In looking for places that may be good targets for democratization, it is probably a good idea to look to places that
rely on tourists for a big chunk of their economy, like Kenya, Fiji, and an independent Palestine, which hopes to be a big tourist destination. Reliance on tourism is, of course, only one reason that an autocrat might allow just enough freedom that opponents might see how to organize and revolt. Any profound economic strain will do just fine in turning thought to liberalization provided the strain is so deep that there isn’t enough money around to buy political loyalty.
If some mass organizers see how to mount an uprising, the problem still remains of when to strike. The right moment almost always depends on their country having a new leader, a sick leader, or a bankrupt leader. Tunisia’s Ben Ali, for instance, was rumored to be seriously ill, possibly suffering from prostate cancer, and Egypt’s Mubarak, in his eighties, may also have been ailing. Those who want to protest when the time is right and those overseas who want to see democracy blossom can work on laying the groundwork ahead of time. This may be much easier to achieve than we sometimes believe.
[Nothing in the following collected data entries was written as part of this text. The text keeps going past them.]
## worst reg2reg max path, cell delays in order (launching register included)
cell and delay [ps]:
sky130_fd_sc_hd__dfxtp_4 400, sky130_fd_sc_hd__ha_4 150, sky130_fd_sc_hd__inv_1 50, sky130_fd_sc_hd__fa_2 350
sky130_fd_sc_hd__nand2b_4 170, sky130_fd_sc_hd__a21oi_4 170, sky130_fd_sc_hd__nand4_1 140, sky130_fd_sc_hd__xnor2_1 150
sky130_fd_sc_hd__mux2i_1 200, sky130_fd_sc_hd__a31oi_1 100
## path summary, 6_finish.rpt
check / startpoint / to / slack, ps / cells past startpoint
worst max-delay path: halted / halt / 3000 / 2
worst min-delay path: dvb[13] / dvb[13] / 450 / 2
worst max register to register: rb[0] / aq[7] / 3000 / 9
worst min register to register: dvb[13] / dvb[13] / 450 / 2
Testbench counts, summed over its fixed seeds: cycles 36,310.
This is an optimization exercise on Yosys and OpenROAD, whose aim is small area, not a production implementation.
Function was checked by simulation only, so behaviour that the tests miss may differ from the original.
Power is estimated from default activity; no workload was simulated.

===== flow/design.v =====
module tennis(
 input wire glb_clk,
 input wire pixtick,  
 input wire reset,
 input wire lbat_human,
 input wire [8:0] lbat_move,  
 input wire rbat_human,
 input wire [8:0] rbat_move,  
 input wire tv_mode,
 input wire scanlines,        
 input wire pause,            
 output wire hsync,           
 output wire vsync,          
 output wire csync,           
 output wire ball,            
 output wire left_bat,        
 output wire right_bat,      
 output wire field_and_score,
 output wire sound           
);
 reg [7:0] hcount;
 reg [8:0] vcount;
 reg hfield;
 reg [8:0] lbat_npos;
 reg [8:0] rbat_npos;
 reg [8:0] ball_ypos;
 reg [6:0] ball_xpos;
 reg ball_ydir;
 reg ball_xdir;
 reg ball_yspd;
 reg [1:0] vbcnt;
 reg hcoll;
 reg vcoll;
 reg vcollonfield;
 reg vb;
 reg lbat_ydir;
 reg rbat_ydir;
 reg [3:0] l_score;
 reg [3:0] r_score;
 reg [1:0] snd_sel;
 wire lineend = (hcount==8'd255);
 wire pixlineend = pixtick & lineend;
 wire lastline = (vcount==9'd311);
 wire lastlineend = lastline & lineend;
 wire pixlastlineend = pixlineend & lastline;
 wire [6:0] hc = hcount[6:0];
 wire show = hcount[7] | ~scanlines;
 wire vfield = (vcount >= 9'd48) & (vcount <= 9'd279);
 wire tborder = (vcount[8:1]==8'd24);   
 wire bborder = (vcount[8:1]==8'd139);  
 wire vborder = tborder | bborder;
 wire [9:0] lrel = {1'b0, vcount} + {1'b0, lbat_npos};   
 wire [9:0] rrel = {1'b0, vcount} + {1'b0, rbat_npos};
 wire above_lbat = ~lrel[9];
 wire below_lbat = lrel[9] & (lrel[8:5]!=4'd0);
 wire above_rbat = ~rrel[9];
 wire below_rbat = rrel[9] & (rrel[8:5]!=4'd0);
 wire v_lbat = lrel[9] & (lrel[8:5]==4'd0);
 wire v_rbat = rrel[9] & (rrel[8:5]==4'd0);
 wire nsync = (hc[6:3]==4'he);  
 assign hsync = (hc[6:3]!=4'hf);  
 assign vsync = (vcount[8:1]!=8'd155);  
 assign csync = nsync | ( vsync & hsync );
 assign ball = show & hfield & vfield & vb & (hc==ball_xpos);
 assign left_bat = show & vfield & v_lbat & (hc==7'd26);
 assign right_bat = show & vfield & v_rbat & (hc==7'd102);
 reg [2:0] sx;
 always @(*)
 begin
  if ((hc >= 7'd49) & (hc <= 7'd63))
   sx = hc[3:1] - 3'd1 + {2'd0, hc[0]} ;
  else if ((hc >= 7'd71) & (hc <= 7'd85))
   sx = hc[3:1] - 3'd4 + {2'd0, hc[0]};
  else
   sx = 3'd7;
 end
 reg [2:0] sy;
 always @(*)
 begin
  if      ((vcount >= 9'd54) & (vcount <= 9'd59)) sy = 3'd1;
  else if ((vcount >= 9'd60) & (vcount <= 9'd65)) sy = 3'd2;
  else if ((vcount >= 9'd66) & (vcount <= 9'd71)) sy = 3'd3;
  else if ((vcount >= 9'd72) & (vcount <= 9'd77)) sy = 3'd4;
  else if ((vcount >= 9'd78) & (vcount <= 9'd83)) sy = 3'd5;
  else sy = 3'd0;
 end
 wire sc_img;
 score_number scnum( .value( (hc[6]?r_score:l_score) ),
                     .x(sx),
                     .y(sy),
                     .image(sc_img)
                   );
 assign field_and_score = show
                          &
                          ( ( hfield & vborder & ~hc[0] )
                            |
                            ( vfield & (hc==7'd64) & ~(vcount[2]^vcount[1]) )
                            |
                            sc_img
                          );
 wire lgoal = (ball_xpos==7'd105) & ball_xdir;
 wire rgoal = (ball_xpos==7'd22) & ~ball_xdir;
 reg snd_frame2;
 wire [2:0] snd_div = snd_frame2 ? (vcount[4:2] + 3'd6) : vcount[4:2];
 wire snd_end = snd_frame2 & (vcount==9'd199);
 assign sound = (snd_sel[1]) ?
                 ( (snd_sel[0]) ? snd_div[0] : snd_div[1] )
                 :
                 ( (snd_sel[0]) ? snd_div[2] : 1'b0 );
 wire snd_start = lgoal | rgoal | hcoll | vcollonfield;
 always @(posedge glb_clk)
 begin
  if (pixlastlineend)
   snd_frame2 <= ~snd_start;
 end
 always @(posedge glb_clk)
 begin
  if (reset)
   snd_sel <= 2'd0;
  else if (pixlineend)
  begin
   if (lastline & (lgoal | rgoal))
    snd_sel <= 2'd3;
   else if (lastline & hcoll)
    snd_sel <= 2'd2;
   else if (lastline & vcollonfield)
    snd_sel <= 2'd1;
   else if (~lastline & snd_end)
    snd_sel <= 2'd0;
  end
 end
 always @(posedge glb_clk)
 begin
  if (reset)
   hcount <= 8'd0;
  else
   hcount <= (hcount+{7'd0,pixtick}) | { tv_mode&pixtick, 7'd0 };
 end
 always @(posedge glb_clk)
 begin
  if      (hc==7'd23)   hfield <= 1'b1;
  else if (hc==7'd105)  hfield <= 1'b0;
 end
 always @(posedge glb_clk)
 begin
  if (reset | pixlastlineend)
   vcount <= 9'd0;
  else
   vcount <= vcount+{8'd0,pixlineend};
 end
 wire bs = ~(vcoll^ball_ydir);
 wire hs = ~(hcoll^ball_xdir);
 wire frame_en = pixlastlineend & ~pause;
 wire lfast = ~ball_xdir;
 wire rfast = ball_xdir;
 wire [8:0] lm = ~frame_en ? 9'd0 : lbat_human ? lbat_move :
                 { {6{lbat_ydir}}, lbat_ydir, lbat_ydir^lfast, ~(lbat_ydir&lfast) };
 wire [8:0] rm = ~frame_en ? 9'd0 : rbat_human ? rbat_move :
                 { {6{rbat_ydir}}, rbat_ydir|rfast, rbat_ydir&~rfast, rbat_ydir|~rfast };
 wire [9:0] ls = {1'b0, lbat_npos} + {1'b0, lm};
 wire [9:0] rs = {1'b0, rbat_npos} + {1'b0, rm};
 wire lc279 = frame_en & lbat_human & lm[8] & (ls[8:0] < 9'd232);
 wire lc15  = frame_en & lbat_human & ~lm[8] & (lbat_npos <= 9'd496) & (ls[9] | (ls[8:0] > 9'd496));
 wire rc279 = frame_en & rbat_human & rm[8] & (rs[8:0] < 9'd232);
 wire rc15  = frame_en & rbat_human & ~rm[8] & (rbat_npos <= 9'd496) & (rs[9] | (rs[8:0] > 9'd496));
 always @(posedge glb_clk)
 begin
  if (reset)
  begin
   lbat_npos <= ~9'd96;
   rbat_npos <= ~9'd224;
  end
  else
  begin
   lbat_npos <= lc279 ? ~9'd279 : lc15 ? ~9'd15 : ls[8:0];
   rbat_npos <= rc279 ? ~9'd279 : rc15 ? ~9'd15 : rs[8:0];
  end
 end
 wire xmove = frame_en & (l_score!=4'd15) & (r_score!=4'd15);
 always @(posedge glb_clk)
 begin
  if (reset)
  begin
   ball_ypos <= 9'd192;
   ball_xpos <= 7'd64;
  end
  else
  begin
   ball_ypos <= ball_ypos + {{7{frame_en&bs}}, frame_en&(bs^ball_yspd), frame_en};
   ball_xpos <= ball_xpos + {{6{xmove&hs}}, xmove};
  end
 end
 always @(posedge glb_clk)
 begin
  if (reset)
  begin
   ball_ydir <= 1'd0;
   ball_xdir <= 1'd0;
   ball_yspd <= 1'd1;
  end
  else if (frame_en)
  begin
   if (hcoll) ball_xdir <= ~ball_xdir;
   if (hcoll)
    ball_yspd <= ball_ydir^(ball_xdir?rbat_ydir:lbat_ydir);
   if (vcoll) ball_ydir <= ~ball_ydir;
  end
 end
 always @(posedge glb_clk)
 begin
  if (reset)
  begin
   lbat_ydir <= 1'd0;
   rbat_ydir <= 1'd0;
  end
  else if (vb)
  begin
   if      (above_lbat)  lbat_ydir <= 1'b0;
   else if (below_lbat)  lbat_ydir <= 1'b1;
   if      (above_rbat)  rbat_ydir <= 1'b0;
   else if (below_rbat)  rbat_ydir <= 1'b1;
  end
 end
 reg prev_show;
 always @(posedge glb_clk)
 begin
  if (pixtick)
   prev_show <= show;
 end
 wire lhit = prev_show & show & vfield & v_lbat & vb & (hc==7'd27) & (ball_xpos==7'd27) & ~ball_xdir;
 wire rhit = prev_show & show & vfield & v_rbat & vb & (hc==7'd102) & (ball_xpos==7'd101) & ball_xdir;
 always @(posedge glb_clk)
 begin
  if (reset)
  begin
   hcoll <= 1'd0;
   vcoll <= 1'd0;
   vcollonfield <= 1'd0;
  end
  else if (pixtick)
  begin
   if (lastlineend)
   begin
    hcoll <= 1'b0;
    vcoll <= 1'b0;
    vcollonfield <= 1'b0;
   end
   else
   begin
    if (lhit | rhit)
     hcoll <= 1'b1;
    if ( ball & vborder )
     vcollonfield <= 1'b1;
    if ( vb &
              ( ( tborder & ~ball_ydir )
                |
                ( bborder & ball_ydir )
              )
       )
     vcoll <= 1'b1;
   end
  end
 end
 always @(posedge glb_clk)
 begin
  if (reset)
  begin
   vbcnt <= 2'd0;
   vb <= 1'd0;
  end
  else if (pixlineend)
  begin
   if (lastline)
    vbcnt <= 2'd0;
   else
   begin
    if (vcount==ball_ypos)  vb <= 1'b1;
    if (vb)
    begin
     vbcnt <= vbcnt+2'd1;
     if (vbcnt==2'd3)  vb <= 1'b0;
    end
   end
  end
 end
 always @(posedge glb_clk)
 begin
  if ( reset |
       ( ~lbat_human & ~rbat_human & ( (l_score==4'd15) | (r_score==4'd15) ) )
     )
  begin
   l_score <= 4'd0;
   r_score <= 4'd0;
  end
  else if (pixlastlineend)
  begin
   if (lgoal)
    l_score <= l_score + 4'd1;
   if (rgoal)
    r_score <= r_score + 4'd1;
  end
 end
endmodule
This is an optimization exercise on Yosys and OpenROAD, whose aim is a short achievable clock period and few clock cycles, not a production implementation.
RTL that was checked went through simulation tests only; none was proved equivalent to the original.
For run 1, only the layout was checked, not whether the RTL still works.
Power and IR drop assume default switching activity.

==> flow/flow/run.sh <==
#!/bin/bash
# The standard layout, with two changes to how it is made (same clock
# period and constraints): the timing repair steps aim for a setup slack of
# MARGIN ns instead of 0, and the port buffers are a stronger buffer cell.
set -euo pipefail
MARGIN=$(cat flow/margin.txt)
bash standard.sh "SETUP_SLACK_MARGIN=$MARGIN" \
  "BUFFER_PORTS_ARGS=-buffer_cell sky130_fd_sc_hd__buf_4" finish > flow_standard.log 2>&1
==> flow/flow/margin.txt <==
59
==> flow/standard.sh <==
#!/bin/bash
# synth_recipe.tcl (not shown) runs the flow's synth.tcl, then flattens the netlist and writes it again
# the make line also repeats each setting of config.mk as NAME=value (left out here)
make -C /OpenROAD-flow-scripts/flow DESIGN_CONFIG=/design/flow/config.mk WORK_HOME=/design/flow/orfs CLKGATE_MAP_FILE= SYNTH_SCRIPT=/design/flow/synth_recipe.tcl "${@:-finish}"
==> flow/config.mk <==
export PLATFORM = sky130hd
export DESIGN_NAME = Riscv
export DESIGN_NICKNAME = Riscv
export VERILOG_FILES = /design/flow/design.v
export SDC_FILE = /design/flow/constraint.sdc
export NUM_CORES = 4
export LEC_CHECK = 0
export CAP_MARGIN = 20
export CORE_MARGIN = 2
export CORE_UTILIZATION = 30
export PLACE_DENSITY = 0.5
export SLEW_MARGIN = 20
export SYNTH_HIERARCHICAL = 1
export SYNTH_MINIMUM_KEEP_SIZE = 0
==> flow/constraint.sdc <==
create_clock -name core_clock -period 75.0 [get_ports {clk}]
set_input_delay 15.0000 -clock core_clock [delete_from_list [all_inputs] [get_ports {clk}]]
set_output_delay 15.0000 -clock core_clock [all_outputs]
set_load 0.01 [all_outputs]
==> flow/design.v <==
module Regfile(
    input clk,
    input reg_write,
    input [4:0] write_reg_addr,
    input [31:0] write_reg_data,
    input [4:0] read_reg0_addr,
    input [4:0] read_reg1_addr,
    output [31:0] read_reg0_data,
    output [31:0] read_reg1_data
);
reg [31:0] reg_mem [1:31];
always @(posedge clk) begin
    if (reg_write && write_reg_addr != 5'd0)
        reg_mem[write_reg_addr] <= write_reg_data;
end
assign read_reg0_data = (read_reg0_addr == 5'd0) ? 32'd0 : reg_mem[read_reg0_addr];
assign read_reg1_data = (read_reg1_addr == 5'd0) ? 32'd0 : reg_mem[read_reg1_addr];
endmodule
Cell phone technology and access to the Internet can transform the lives of people, even poor people, in developing nations. Even simple information, like market prices for crops, can make an enormous difference in the income of a farmer, and of course, the more they can earn the harder they will work. Such mobile technologies are also giving poor people access to services, such as banking and insurance, which many of us in developed nations take for granted. Mobile phone accounts will be increasingly used to transfer money so that with a simple text message a farmer can pay for fertilizer or receive payment for his crops.6 The political empowerment of the people by such technology goes way beyond economic benefits. The adoption of such technologies will make it impossible for leaders to turn off an important means through which the citizens can coordinate, without also turning off the commerce and economic activities that the leadership needs to provide the tax resources with which to sustain themselves in power. When economic circumstances dictate that a despot’s flow of cash depends on allowing the people to converse, the dictator is truly between a rock and a hard place. Turn off the technology for long and there will not be enough money to buy coalition loyalty. Leave the technology on and the people can coordinate to overthrow their autocrat. Given such circumstances, a smart dictator will look ahead and work out that he is better off liberalizing now than risk being exiled, jailed, or killed later. It is not happenstance that a SIM (subscriber identity module) card for mobile phones costs over $1,000 in Burma. It is also not a coincidence that J. J. Rawlings liberalized when Ghana faced economic collapse.